EXERCISE GOAL - Reproduce only the stretch of entries below that begins at the first line and ends at the line holding "export SDC_FILE = /design/constraint.sdc".

RECORDS SHOWN -
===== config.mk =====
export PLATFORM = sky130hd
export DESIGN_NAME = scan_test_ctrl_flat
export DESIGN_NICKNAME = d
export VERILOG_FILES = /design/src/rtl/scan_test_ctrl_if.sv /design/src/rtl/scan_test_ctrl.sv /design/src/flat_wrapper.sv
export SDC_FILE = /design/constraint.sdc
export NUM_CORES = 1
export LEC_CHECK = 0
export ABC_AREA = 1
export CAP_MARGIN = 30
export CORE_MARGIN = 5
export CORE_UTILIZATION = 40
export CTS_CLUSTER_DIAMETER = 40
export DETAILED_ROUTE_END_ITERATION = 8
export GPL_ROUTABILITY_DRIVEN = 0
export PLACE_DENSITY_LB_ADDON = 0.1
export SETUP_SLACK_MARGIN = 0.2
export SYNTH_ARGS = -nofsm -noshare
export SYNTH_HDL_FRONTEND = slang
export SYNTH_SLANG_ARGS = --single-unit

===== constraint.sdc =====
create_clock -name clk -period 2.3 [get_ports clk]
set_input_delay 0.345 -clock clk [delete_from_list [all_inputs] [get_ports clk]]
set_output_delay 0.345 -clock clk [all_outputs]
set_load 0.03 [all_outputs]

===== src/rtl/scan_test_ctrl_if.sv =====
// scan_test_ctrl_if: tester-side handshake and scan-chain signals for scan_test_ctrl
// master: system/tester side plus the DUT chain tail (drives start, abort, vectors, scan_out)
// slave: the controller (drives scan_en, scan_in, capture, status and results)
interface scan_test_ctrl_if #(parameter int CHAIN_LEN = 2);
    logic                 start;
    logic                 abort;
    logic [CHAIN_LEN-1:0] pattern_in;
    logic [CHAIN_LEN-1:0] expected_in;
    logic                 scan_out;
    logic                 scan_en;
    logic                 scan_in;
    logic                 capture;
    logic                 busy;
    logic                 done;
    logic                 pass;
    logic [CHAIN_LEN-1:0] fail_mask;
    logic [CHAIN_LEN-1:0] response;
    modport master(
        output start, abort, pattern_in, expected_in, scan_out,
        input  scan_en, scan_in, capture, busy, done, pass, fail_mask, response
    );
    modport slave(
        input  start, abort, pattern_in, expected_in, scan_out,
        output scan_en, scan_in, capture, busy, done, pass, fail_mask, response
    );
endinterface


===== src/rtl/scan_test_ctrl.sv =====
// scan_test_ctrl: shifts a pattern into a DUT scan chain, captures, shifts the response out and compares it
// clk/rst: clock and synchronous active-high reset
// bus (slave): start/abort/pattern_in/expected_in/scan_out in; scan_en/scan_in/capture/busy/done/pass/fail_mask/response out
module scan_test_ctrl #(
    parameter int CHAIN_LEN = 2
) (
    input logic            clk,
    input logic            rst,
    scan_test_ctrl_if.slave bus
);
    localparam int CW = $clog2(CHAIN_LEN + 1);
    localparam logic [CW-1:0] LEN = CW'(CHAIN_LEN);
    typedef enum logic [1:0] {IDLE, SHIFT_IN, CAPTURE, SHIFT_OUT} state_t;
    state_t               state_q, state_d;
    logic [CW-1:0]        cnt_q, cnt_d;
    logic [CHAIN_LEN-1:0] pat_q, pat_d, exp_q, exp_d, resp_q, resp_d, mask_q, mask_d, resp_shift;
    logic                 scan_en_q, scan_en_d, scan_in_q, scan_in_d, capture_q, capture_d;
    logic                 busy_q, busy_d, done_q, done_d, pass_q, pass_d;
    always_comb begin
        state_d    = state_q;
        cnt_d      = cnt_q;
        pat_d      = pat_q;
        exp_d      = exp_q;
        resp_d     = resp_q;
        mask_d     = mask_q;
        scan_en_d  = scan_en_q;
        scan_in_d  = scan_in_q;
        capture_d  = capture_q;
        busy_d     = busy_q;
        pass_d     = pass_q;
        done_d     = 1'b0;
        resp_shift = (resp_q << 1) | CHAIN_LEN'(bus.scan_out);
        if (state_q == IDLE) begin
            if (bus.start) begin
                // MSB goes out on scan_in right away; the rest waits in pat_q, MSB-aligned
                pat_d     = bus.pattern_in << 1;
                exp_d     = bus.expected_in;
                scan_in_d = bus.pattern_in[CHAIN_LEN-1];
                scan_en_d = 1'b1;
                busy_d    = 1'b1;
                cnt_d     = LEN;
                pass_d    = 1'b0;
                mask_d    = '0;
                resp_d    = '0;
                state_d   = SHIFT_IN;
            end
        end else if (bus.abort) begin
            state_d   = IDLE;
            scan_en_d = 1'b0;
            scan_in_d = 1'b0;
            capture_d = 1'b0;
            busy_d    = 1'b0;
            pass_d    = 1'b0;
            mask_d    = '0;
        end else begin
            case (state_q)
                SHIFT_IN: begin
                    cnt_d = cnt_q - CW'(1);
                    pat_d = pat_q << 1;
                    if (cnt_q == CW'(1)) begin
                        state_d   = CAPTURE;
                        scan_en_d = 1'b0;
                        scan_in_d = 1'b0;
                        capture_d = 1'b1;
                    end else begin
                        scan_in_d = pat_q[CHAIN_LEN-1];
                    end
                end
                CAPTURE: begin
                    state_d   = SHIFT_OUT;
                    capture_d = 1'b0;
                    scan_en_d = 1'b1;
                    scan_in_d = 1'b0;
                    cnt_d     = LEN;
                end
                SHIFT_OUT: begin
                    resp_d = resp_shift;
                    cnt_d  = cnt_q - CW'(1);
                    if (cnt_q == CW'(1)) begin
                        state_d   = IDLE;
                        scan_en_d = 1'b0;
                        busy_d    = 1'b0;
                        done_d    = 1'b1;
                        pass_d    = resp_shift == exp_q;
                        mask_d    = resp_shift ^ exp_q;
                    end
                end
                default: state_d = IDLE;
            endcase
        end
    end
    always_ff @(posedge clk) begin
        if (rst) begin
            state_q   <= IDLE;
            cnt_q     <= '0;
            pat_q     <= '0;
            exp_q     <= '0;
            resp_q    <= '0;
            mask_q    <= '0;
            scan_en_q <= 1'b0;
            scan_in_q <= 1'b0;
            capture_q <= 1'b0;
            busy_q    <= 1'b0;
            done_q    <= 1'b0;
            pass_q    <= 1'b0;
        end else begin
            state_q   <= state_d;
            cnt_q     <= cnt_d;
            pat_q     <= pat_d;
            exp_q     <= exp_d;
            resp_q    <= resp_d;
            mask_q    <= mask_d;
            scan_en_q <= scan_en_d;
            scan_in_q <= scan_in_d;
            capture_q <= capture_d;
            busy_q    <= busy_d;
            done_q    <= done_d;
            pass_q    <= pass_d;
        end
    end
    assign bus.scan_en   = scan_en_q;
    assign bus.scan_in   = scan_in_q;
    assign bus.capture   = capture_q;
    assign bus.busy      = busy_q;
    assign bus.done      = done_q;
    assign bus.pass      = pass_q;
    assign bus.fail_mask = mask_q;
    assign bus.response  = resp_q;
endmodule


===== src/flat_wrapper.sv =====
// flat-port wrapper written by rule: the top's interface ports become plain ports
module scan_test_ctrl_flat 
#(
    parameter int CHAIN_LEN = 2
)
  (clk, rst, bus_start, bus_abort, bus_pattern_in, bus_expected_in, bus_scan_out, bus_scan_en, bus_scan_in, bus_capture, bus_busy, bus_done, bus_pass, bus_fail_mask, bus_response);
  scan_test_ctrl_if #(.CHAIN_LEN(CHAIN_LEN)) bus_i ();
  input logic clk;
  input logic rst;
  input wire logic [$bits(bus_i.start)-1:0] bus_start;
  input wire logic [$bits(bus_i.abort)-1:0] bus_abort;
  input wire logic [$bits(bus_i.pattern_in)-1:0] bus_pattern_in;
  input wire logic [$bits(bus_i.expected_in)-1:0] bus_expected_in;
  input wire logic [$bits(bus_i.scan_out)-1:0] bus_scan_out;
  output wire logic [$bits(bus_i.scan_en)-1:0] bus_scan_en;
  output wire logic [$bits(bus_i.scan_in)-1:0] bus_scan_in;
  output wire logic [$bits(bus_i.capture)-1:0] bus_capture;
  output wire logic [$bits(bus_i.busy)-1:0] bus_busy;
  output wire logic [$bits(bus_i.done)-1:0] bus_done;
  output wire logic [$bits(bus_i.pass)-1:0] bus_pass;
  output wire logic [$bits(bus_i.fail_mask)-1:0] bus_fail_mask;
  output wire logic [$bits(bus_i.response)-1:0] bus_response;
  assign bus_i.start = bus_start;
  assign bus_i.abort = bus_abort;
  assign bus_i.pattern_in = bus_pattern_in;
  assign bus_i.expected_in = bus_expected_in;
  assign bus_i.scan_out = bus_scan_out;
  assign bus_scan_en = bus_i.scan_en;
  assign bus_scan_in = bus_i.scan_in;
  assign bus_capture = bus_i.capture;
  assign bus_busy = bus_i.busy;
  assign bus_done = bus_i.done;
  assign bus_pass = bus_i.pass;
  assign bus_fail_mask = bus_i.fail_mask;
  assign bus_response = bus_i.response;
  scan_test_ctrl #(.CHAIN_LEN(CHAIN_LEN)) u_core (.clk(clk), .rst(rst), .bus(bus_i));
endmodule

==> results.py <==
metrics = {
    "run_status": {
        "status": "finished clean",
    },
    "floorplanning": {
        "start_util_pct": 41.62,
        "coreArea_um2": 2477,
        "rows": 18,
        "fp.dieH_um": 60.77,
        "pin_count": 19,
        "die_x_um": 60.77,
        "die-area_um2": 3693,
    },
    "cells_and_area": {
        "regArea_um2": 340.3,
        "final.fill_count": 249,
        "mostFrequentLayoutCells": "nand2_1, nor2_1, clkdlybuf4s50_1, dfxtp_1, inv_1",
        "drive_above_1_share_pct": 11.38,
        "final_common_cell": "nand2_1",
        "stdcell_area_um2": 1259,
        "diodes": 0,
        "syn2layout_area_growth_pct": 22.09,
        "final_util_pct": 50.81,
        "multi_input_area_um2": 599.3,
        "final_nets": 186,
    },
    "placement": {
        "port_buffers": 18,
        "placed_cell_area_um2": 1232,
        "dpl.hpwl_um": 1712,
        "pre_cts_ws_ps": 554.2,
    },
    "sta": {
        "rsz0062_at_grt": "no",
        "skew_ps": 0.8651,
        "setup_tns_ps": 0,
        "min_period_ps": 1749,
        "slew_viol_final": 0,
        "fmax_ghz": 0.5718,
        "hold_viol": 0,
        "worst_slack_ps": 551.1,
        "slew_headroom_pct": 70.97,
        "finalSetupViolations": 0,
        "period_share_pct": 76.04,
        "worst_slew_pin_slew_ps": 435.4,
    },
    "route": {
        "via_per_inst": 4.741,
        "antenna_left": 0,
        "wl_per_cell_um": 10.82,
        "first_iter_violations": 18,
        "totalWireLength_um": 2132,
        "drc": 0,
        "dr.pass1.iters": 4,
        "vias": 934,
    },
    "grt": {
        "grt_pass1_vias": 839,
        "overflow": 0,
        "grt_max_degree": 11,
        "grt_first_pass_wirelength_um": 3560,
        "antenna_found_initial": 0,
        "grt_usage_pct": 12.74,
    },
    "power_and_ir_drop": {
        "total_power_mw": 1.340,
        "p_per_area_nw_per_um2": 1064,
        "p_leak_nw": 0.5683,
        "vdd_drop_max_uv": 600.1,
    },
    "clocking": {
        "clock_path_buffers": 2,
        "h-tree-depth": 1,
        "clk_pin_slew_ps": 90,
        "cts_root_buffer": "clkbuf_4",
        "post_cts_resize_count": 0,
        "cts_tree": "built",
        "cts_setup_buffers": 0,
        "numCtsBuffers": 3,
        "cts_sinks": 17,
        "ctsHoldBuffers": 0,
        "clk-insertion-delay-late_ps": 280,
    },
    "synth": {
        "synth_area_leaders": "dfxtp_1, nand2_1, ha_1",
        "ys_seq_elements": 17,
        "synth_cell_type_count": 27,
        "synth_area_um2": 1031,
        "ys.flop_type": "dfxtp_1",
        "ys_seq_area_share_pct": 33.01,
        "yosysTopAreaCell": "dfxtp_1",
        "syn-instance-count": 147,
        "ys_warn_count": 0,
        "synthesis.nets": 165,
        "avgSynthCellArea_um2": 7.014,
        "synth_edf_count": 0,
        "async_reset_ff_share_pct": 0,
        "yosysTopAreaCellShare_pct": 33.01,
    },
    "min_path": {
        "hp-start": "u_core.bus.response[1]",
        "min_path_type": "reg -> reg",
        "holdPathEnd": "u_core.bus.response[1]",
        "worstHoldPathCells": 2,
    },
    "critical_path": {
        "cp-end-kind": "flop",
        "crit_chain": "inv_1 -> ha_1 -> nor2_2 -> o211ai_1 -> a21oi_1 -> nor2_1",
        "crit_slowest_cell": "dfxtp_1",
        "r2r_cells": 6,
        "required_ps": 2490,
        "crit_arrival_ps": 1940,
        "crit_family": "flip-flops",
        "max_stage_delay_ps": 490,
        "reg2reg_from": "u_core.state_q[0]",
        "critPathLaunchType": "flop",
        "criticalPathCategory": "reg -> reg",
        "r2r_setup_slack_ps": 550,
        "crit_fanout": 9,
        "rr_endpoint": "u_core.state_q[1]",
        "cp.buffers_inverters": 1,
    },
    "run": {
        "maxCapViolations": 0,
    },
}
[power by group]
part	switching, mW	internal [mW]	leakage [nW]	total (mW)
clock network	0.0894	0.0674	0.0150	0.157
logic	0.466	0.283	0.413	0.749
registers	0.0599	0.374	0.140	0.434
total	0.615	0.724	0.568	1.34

RESPONSE FOR THIS EXERCISE -
===== config.mk =====
export PLATFORM = sky130hd
export DESIGN_NAME = scan_test_ctrl_flat
export DESIGN_NICKNAME = d
export VERILOG_FILES = /design/src/rtl/scan_test_ctrl_if.sv /design/src/rtl/scan_test_ctrl.sv /design/src/flat_wrapper.sv
export SDC_FILE = /design/constraint.sdc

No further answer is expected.